_Requirement_. Search the records for the string "counted", then copy each line that has it.

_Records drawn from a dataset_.
==*==

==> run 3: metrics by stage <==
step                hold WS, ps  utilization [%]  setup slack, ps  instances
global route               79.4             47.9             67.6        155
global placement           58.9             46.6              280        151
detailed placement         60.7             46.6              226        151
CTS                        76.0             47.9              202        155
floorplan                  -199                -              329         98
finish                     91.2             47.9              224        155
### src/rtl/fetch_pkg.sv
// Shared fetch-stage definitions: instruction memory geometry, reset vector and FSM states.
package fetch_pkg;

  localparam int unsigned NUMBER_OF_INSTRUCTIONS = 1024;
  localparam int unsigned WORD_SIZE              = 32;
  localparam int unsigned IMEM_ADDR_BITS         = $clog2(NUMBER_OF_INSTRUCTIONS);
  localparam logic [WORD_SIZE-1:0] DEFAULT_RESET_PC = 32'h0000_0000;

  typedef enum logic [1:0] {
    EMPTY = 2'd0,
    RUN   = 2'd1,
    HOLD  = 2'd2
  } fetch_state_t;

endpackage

==*==

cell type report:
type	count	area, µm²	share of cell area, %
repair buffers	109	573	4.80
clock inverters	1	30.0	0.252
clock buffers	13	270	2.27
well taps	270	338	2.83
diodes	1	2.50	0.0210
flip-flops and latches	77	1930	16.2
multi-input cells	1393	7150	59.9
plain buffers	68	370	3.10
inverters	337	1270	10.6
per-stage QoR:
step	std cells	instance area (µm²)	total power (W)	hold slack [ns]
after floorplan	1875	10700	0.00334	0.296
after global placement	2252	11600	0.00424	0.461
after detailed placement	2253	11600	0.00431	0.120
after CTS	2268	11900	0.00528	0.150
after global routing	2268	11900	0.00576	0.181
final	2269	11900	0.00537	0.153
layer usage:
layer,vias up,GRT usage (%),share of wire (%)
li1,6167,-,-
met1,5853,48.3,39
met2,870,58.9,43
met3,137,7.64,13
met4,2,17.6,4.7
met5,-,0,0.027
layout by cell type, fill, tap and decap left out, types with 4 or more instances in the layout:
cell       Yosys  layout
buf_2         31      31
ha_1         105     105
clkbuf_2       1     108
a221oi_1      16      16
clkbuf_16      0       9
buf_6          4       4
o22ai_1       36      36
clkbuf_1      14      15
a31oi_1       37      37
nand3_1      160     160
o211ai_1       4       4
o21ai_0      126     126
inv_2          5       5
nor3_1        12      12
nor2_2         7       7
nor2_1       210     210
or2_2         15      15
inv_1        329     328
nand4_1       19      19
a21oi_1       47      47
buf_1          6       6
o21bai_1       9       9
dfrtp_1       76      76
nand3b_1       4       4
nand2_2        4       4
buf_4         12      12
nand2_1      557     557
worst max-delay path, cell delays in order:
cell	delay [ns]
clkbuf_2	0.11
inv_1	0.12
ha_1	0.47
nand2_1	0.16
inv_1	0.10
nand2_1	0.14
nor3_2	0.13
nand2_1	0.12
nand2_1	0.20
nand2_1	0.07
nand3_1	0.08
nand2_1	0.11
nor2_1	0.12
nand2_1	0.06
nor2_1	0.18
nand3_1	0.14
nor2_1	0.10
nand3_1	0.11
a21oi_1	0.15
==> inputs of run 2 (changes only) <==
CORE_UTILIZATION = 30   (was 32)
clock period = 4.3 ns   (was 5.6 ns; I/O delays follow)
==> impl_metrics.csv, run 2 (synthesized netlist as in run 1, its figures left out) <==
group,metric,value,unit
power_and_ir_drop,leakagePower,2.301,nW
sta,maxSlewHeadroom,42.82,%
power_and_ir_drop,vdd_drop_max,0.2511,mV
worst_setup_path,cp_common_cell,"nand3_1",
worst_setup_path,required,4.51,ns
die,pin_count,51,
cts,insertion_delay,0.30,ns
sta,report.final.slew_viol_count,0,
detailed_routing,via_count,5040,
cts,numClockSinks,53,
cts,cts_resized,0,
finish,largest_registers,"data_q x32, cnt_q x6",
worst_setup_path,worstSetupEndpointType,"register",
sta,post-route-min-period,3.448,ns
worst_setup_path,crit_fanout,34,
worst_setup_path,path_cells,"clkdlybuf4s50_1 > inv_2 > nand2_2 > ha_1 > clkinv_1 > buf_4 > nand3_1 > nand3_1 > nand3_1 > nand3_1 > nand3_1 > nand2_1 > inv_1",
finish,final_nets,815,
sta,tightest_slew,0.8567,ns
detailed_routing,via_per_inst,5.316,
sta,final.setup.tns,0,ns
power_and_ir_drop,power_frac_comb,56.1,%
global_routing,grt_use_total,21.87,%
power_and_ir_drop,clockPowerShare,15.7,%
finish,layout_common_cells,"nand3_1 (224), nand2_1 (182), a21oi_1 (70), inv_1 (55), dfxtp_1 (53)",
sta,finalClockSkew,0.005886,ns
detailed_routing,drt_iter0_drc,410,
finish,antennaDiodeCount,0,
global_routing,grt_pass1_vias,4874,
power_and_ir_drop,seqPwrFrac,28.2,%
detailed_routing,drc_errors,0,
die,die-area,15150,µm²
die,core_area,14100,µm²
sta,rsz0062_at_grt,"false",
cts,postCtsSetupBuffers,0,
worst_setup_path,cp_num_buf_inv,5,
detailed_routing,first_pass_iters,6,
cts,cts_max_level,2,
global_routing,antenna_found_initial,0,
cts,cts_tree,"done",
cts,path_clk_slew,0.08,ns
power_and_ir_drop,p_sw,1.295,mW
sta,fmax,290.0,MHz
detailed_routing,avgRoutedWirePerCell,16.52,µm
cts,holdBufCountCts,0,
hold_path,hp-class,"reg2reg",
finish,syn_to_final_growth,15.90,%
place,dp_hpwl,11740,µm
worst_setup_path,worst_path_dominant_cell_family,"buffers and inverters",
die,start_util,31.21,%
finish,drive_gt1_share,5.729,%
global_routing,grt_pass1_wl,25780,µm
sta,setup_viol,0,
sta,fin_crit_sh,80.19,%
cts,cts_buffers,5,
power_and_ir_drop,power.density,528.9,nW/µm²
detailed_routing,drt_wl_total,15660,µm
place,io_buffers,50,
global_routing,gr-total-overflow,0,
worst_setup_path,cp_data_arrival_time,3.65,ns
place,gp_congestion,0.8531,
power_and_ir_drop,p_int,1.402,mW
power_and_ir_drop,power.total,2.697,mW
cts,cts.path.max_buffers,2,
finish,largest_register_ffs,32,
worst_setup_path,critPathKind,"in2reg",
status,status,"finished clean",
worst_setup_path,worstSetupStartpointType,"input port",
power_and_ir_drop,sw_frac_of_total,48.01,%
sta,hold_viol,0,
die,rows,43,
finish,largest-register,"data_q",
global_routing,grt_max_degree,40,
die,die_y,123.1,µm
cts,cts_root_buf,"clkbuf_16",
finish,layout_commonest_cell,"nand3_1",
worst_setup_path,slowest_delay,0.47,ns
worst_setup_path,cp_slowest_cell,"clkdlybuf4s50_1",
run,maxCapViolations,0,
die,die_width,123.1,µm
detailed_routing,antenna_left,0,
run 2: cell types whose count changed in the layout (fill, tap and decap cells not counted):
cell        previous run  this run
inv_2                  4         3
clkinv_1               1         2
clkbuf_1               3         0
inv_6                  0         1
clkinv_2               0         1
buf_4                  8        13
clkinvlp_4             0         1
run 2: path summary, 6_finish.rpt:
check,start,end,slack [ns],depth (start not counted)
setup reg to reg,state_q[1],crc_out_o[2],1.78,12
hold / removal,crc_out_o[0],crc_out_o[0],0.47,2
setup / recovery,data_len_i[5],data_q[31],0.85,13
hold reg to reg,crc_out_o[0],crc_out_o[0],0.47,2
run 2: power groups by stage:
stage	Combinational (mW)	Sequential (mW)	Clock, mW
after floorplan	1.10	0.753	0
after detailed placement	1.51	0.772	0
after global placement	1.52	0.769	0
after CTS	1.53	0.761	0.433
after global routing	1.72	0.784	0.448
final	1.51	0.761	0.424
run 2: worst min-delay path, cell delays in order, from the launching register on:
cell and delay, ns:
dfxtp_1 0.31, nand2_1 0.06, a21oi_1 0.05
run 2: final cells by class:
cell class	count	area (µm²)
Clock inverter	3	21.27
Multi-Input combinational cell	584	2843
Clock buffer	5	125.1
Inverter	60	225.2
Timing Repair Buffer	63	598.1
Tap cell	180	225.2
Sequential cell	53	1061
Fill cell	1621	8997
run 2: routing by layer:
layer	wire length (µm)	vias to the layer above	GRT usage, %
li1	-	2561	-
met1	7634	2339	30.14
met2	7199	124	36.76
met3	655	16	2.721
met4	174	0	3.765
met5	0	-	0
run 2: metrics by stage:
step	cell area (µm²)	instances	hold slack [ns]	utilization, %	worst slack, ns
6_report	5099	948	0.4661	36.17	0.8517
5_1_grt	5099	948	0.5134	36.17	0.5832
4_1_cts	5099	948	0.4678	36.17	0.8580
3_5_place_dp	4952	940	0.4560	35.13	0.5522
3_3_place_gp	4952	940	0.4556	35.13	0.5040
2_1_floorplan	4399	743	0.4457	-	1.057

==*==

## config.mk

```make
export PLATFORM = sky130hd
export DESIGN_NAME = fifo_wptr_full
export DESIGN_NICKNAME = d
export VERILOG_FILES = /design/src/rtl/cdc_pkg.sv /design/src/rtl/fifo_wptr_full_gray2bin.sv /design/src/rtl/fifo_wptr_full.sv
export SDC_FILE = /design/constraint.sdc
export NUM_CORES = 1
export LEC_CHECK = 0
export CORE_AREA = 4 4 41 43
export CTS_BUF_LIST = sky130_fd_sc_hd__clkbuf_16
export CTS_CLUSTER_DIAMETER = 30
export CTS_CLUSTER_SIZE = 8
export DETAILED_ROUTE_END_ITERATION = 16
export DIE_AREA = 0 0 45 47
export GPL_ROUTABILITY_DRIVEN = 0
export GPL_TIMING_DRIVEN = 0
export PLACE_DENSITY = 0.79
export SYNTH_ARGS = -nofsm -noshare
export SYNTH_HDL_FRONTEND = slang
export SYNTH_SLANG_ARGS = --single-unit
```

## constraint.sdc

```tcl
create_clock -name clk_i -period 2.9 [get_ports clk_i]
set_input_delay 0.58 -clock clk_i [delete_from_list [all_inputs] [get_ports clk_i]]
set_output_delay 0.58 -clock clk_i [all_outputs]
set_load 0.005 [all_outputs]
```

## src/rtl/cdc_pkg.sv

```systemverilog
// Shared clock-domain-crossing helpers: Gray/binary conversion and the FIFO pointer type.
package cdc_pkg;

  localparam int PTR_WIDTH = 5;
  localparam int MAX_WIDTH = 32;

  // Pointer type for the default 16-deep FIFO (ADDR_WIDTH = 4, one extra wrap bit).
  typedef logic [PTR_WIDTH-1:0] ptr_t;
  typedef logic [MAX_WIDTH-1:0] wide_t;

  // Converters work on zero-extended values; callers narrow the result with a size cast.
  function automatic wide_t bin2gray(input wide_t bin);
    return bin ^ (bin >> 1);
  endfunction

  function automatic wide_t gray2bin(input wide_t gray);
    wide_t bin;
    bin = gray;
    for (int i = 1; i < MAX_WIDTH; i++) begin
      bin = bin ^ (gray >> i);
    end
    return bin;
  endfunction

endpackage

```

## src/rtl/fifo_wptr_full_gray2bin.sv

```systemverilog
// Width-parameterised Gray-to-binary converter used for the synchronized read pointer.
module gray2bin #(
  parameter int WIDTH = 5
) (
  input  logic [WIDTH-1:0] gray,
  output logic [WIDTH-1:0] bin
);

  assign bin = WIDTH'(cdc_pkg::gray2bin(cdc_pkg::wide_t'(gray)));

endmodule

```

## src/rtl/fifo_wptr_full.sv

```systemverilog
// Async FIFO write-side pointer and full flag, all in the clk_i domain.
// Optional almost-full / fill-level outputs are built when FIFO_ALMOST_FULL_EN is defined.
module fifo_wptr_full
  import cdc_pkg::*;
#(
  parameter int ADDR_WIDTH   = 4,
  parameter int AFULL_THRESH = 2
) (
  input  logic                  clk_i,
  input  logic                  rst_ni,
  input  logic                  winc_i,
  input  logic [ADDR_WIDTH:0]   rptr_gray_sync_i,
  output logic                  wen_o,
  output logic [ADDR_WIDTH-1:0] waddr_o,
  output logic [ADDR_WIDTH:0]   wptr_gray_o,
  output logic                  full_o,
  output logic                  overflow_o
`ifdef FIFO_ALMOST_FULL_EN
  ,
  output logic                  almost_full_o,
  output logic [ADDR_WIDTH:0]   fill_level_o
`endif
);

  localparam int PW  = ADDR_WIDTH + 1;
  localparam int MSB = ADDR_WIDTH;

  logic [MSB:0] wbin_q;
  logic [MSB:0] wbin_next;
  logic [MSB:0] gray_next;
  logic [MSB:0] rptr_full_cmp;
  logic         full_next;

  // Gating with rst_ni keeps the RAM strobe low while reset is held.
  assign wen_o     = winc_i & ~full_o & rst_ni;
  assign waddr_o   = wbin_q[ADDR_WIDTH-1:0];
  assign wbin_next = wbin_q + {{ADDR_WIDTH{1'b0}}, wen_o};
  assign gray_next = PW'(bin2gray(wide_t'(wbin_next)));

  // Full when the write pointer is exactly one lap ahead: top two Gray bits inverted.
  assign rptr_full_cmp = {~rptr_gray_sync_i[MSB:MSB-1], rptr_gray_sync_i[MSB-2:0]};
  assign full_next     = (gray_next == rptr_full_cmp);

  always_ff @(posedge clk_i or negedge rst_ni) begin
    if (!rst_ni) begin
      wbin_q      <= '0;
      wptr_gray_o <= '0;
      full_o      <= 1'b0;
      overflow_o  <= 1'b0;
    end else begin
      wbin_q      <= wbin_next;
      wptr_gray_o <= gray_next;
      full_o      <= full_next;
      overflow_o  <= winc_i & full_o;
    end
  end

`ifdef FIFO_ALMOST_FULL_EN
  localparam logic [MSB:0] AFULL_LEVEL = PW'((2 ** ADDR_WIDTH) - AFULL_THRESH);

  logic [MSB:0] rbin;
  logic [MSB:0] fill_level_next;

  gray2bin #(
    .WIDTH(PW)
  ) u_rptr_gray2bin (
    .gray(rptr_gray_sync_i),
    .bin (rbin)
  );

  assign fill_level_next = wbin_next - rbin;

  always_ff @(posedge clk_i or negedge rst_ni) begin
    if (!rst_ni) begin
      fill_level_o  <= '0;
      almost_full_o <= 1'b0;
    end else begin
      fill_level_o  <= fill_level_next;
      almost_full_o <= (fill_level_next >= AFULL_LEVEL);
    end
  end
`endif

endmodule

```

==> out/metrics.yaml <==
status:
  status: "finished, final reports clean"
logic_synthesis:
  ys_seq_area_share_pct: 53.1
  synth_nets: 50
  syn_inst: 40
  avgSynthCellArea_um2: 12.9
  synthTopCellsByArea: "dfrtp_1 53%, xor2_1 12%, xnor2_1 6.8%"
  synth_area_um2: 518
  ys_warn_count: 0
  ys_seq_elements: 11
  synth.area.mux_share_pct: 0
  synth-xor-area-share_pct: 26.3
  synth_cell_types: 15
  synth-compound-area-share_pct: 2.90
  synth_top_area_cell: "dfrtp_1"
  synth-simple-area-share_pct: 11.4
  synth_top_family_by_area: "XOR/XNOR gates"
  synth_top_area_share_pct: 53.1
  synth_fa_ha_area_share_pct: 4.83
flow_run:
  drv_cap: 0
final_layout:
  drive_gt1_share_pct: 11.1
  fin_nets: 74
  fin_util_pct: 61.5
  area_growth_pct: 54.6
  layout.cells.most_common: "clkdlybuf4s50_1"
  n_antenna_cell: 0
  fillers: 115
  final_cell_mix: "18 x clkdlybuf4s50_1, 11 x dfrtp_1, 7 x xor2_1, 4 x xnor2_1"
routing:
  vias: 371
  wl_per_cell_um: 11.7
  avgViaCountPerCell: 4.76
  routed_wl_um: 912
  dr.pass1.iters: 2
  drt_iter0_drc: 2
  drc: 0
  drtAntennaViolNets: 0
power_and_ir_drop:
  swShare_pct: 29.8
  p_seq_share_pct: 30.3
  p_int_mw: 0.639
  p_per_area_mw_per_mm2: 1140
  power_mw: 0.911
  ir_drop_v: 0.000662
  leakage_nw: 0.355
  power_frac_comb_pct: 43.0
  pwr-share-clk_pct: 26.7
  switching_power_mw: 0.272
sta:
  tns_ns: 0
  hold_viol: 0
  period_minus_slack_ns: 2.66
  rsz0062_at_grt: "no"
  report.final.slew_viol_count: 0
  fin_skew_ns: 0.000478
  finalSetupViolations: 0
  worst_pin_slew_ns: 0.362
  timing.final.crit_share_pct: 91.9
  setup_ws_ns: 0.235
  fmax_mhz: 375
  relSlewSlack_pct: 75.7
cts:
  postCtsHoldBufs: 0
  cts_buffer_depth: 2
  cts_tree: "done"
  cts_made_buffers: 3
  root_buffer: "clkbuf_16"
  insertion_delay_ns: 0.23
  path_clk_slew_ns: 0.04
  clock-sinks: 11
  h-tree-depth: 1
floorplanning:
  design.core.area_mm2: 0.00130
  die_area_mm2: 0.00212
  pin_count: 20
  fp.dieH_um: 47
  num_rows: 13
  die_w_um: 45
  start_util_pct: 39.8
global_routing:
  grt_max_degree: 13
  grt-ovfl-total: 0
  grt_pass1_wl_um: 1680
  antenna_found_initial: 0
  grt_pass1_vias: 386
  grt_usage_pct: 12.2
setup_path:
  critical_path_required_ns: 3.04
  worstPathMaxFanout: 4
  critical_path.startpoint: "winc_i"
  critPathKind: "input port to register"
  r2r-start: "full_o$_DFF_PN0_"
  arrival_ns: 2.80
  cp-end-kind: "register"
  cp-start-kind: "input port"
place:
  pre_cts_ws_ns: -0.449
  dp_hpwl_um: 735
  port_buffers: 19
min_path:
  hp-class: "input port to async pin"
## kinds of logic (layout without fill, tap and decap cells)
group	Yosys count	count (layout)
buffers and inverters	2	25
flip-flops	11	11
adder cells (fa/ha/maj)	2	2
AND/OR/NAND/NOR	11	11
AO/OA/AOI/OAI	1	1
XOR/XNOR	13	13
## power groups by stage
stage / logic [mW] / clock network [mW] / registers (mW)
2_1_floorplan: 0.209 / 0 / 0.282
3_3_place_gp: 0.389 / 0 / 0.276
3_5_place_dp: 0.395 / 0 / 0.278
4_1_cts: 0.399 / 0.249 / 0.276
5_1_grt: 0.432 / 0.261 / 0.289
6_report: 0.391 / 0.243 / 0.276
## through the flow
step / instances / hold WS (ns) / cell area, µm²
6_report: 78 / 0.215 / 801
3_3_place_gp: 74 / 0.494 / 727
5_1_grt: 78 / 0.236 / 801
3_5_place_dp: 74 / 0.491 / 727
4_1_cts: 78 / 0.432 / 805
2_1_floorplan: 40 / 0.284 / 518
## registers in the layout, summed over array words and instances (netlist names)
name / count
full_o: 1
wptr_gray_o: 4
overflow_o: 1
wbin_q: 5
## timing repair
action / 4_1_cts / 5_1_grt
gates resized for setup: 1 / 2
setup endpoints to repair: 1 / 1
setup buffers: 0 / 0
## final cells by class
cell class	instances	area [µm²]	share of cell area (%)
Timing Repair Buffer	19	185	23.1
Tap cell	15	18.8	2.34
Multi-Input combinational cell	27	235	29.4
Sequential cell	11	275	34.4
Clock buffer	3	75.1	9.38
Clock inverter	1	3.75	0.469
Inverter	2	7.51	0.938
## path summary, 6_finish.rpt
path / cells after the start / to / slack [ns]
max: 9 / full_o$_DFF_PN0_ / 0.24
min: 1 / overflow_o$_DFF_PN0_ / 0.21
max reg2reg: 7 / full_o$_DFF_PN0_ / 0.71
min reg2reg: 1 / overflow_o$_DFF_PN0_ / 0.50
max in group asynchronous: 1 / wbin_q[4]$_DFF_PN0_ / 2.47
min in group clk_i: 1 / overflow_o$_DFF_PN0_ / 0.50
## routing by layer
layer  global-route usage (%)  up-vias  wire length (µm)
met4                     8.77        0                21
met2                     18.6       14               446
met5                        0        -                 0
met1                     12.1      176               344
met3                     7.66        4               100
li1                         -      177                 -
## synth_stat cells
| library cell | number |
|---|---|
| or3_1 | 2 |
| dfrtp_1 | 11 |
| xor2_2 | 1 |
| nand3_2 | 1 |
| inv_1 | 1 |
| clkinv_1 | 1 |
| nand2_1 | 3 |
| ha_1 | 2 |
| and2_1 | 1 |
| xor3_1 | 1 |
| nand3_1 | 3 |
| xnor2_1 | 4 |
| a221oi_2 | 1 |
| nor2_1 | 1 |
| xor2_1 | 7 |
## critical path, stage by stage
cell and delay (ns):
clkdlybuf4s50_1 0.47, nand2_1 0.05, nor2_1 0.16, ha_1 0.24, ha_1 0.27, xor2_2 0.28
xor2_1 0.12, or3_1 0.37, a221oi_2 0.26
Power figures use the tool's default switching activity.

==*==

_Exercise response_.
run 2: cell types whose count changed in the layout (fill, tap and decap cells not counted):
check,start,end,slack [ns],depth (start not counted)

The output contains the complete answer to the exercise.